Among the lines below, a stretch begins at the one with "4_1_cts | u_core.g_ch[3].phi_q[12]" and ends at the one with "metrics.txt, run 1". Repeat that stretch exactly, ends included.

--------------------------------

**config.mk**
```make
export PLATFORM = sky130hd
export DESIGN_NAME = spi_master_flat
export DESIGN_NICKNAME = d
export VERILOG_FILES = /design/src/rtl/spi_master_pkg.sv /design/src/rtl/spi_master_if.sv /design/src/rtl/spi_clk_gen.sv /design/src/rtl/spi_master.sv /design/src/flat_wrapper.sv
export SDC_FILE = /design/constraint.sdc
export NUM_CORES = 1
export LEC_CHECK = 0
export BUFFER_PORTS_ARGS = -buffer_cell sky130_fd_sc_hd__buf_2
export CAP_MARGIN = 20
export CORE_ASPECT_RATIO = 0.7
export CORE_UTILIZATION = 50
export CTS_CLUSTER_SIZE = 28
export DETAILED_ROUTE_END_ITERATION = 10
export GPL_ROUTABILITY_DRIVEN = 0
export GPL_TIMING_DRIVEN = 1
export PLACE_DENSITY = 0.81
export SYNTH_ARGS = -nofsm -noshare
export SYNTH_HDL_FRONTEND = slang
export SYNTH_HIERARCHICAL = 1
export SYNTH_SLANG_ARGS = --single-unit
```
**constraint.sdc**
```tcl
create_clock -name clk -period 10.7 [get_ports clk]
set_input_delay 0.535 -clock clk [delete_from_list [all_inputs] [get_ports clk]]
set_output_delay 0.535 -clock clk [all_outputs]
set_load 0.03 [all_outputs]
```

--------------------------------

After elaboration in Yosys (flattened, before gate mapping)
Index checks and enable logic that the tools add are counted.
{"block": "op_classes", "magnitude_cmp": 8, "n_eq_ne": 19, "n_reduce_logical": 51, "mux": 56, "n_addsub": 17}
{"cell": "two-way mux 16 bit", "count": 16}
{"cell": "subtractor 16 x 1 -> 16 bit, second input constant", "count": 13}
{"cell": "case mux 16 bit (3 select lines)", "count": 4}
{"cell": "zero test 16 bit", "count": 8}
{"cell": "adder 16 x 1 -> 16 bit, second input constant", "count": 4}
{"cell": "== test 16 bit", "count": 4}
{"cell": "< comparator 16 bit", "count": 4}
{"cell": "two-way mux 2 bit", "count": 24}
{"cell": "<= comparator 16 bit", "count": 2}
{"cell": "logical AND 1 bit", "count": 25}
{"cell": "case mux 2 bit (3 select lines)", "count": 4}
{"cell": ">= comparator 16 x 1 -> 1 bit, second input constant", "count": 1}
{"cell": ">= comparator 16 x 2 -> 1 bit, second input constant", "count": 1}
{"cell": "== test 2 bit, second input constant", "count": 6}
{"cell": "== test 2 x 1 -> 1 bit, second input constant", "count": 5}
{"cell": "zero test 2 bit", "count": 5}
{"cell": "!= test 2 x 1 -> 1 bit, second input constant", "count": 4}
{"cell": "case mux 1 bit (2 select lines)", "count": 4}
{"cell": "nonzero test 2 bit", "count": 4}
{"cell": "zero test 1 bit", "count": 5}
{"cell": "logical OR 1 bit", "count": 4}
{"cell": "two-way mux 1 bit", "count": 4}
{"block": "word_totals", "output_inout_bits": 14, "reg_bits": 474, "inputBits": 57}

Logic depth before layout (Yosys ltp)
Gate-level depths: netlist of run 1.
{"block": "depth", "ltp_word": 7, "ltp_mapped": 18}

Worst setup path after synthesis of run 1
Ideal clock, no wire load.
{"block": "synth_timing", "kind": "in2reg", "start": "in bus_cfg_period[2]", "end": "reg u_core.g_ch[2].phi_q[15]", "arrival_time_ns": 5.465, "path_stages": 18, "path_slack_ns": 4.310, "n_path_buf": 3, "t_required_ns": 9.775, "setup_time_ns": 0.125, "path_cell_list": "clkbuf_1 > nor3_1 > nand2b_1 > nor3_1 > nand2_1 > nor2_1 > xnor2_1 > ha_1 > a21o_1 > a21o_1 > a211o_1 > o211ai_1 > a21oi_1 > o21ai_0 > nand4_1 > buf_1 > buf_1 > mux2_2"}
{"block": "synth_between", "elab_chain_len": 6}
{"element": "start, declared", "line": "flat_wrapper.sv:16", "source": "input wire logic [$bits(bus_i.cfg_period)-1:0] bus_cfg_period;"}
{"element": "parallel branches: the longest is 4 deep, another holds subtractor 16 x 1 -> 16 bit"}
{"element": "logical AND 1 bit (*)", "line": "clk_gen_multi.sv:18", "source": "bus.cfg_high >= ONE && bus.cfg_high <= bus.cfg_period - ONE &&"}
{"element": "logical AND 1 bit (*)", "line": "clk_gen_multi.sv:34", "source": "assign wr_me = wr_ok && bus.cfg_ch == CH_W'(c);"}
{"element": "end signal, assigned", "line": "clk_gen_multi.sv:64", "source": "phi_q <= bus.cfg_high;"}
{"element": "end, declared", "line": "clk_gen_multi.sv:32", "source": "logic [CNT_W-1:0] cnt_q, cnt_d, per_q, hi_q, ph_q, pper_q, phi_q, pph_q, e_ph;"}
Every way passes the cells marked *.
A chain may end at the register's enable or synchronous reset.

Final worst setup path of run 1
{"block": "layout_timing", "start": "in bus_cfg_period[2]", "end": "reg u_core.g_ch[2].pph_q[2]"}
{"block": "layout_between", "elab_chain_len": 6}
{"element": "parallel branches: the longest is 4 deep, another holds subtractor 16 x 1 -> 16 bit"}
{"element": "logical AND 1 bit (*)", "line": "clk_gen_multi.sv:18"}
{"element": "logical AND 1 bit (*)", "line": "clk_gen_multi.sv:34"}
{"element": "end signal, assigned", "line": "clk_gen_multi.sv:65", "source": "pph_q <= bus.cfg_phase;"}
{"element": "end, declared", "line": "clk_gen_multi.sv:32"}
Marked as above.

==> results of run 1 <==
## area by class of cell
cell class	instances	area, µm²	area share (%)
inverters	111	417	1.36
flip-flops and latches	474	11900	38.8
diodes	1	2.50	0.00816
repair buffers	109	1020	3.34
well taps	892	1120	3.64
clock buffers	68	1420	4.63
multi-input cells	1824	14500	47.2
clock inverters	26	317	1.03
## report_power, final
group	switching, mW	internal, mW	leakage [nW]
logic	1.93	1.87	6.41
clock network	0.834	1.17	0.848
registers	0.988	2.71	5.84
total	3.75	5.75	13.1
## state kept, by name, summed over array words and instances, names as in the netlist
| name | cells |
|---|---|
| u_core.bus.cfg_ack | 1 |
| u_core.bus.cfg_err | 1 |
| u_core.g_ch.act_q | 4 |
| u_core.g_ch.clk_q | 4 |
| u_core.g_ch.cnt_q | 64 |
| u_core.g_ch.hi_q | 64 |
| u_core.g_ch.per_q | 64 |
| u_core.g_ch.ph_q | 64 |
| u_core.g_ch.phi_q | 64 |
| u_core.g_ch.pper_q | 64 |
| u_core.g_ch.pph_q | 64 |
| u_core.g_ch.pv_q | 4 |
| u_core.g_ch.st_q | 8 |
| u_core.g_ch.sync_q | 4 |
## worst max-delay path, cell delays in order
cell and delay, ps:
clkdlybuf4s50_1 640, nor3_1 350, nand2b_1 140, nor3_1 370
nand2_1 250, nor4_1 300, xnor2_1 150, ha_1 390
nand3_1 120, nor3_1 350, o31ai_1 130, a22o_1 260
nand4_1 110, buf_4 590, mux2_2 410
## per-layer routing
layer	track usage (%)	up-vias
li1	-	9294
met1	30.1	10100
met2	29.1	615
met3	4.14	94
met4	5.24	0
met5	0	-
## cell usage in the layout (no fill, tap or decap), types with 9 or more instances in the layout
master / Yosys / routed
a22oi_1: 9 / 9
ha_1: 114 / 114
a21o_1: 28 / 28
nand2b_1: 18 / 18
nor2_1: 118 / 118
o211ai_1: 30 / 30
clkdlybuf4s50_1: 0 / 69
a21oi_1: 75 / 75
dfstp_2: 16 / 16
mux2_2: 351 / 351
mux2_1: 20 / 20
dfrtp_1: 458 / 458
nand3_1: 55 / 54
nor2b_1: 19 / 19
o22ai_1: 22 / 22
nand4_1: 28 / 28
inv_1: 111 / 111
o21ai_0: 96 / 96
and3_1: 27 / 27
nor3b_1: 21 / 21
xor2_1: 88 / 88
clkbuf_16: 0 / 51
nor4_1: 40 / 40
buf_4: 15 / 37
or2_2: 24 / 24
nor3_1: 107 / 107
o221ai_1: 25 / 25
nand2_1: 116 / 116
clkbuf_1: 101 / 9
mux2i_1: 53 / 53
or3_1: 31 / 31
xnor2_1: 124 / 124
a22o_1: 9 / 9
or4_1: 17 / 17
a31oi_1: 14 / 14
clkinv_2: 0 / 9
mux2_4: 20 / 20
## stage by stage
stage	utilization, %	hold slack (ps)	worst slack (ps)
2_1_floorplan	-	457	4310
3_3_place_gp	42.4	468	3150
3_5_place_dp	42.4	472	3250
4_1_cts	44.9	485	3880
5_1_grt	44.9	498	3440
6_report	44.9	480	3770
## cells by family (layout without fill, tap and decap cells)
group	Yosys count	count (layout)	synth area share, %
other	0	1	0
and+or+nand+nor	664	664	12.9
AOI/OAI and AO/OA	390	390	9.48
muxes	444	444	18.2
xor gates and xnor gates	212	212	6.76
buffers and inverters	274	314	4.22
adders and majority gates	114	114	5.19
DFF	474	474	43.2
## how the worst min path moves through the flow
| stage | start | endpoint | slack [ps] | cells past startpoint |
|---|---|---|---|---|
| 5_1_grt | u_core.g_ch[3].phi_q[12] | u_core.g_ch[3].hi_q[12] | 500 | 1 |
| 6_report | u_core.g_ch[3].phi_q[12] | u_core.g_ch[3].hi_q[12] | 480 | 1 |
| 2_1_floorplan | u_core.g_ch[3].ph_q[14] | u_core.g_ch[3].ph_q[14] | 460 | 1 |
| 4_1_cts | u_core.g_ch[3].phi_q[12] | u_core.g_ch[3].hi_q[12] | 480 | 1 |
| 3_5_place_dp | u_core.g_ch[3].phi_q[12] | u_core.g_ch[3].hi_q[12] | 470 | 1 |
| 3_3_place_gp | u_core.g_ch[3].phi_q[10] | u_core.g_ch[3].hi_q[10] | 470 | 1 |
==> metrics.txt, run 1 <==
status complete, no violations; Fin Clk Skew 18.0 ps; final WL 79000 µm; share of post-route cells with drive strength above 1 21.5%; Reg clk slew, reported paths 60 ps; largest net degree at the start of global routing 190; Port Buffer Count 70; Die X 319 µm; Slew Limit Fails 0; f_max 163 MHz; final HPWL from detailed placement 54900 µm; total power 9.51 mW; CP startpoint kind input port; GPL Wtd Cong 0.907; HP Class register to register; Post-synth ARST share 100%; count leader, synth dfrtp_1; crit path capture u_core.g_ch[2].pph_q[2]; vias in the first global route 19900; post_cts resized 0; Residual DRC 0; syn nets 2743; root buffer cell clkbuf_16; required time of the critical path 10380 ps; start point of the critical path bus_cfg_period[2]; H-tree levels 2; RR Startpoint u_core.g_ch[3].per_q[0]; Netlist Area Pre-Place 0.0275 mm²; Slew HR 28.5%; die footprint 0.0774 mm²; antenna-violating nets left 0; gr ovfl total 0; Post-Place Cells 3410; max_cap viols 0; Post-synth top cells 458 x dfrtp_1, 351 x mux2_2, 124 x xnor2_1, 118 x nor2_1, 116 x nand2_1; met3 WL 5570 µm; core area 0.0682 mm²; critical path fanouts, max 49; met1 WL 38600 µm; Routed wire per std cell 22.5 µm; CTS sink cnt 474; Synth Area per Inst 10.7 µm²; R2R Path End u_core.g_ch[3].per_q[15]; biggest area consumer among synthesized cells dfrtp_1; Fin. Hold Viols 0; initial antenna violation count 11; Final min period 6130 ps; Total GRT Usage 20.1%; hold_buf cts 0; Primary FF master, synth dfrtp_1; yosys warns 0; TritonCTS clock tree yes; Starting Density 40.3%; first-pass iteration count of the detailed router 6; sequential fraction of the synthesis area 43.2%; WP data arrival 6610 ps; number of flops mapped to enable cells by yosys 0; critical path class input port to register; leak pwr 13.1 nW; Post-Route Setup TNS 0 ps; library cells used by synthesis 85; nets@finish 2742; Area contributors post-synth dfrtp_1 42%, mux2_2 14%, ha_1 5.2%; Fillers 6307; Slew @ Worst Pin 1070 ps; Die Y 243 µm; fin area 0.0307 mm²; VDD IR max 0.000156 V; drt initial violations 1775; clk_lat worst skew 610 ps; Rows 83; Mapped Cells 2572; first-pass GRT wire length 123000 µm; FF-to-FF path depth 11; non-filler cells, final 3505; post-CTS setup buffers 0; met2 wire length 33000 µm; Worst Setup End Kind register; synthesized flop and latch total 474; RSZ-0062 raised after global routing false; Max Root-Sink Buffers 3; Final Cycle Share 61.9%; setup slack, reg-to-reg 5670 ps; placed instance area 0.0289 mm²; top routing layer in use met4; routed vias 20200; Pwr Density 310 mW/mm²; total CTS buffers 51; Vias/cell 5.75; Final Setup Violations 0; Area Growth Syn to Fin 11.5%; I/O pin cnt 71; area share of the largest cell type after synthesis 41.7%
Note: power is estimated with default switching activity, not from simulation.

--------------------------------

**EXERCISE RESPONSE**
| 4_1_cts | u_core.g_ch[3].phi_q[12] | u_core.g_ch[3].hi_q[12] | 480 | 1 |
| 3_5_place_dp | u_core.g_ch[3].phi_q[12] | u_core.g_ch[3].hi_q[12] | 470 | 1 |
| 3_3_place_gp | u_core.g_ch[3].phi_q[10] | u_core.g_ch[3].hi_q[10] | 470 | 1 |
==> metrics.txt, run 1 <==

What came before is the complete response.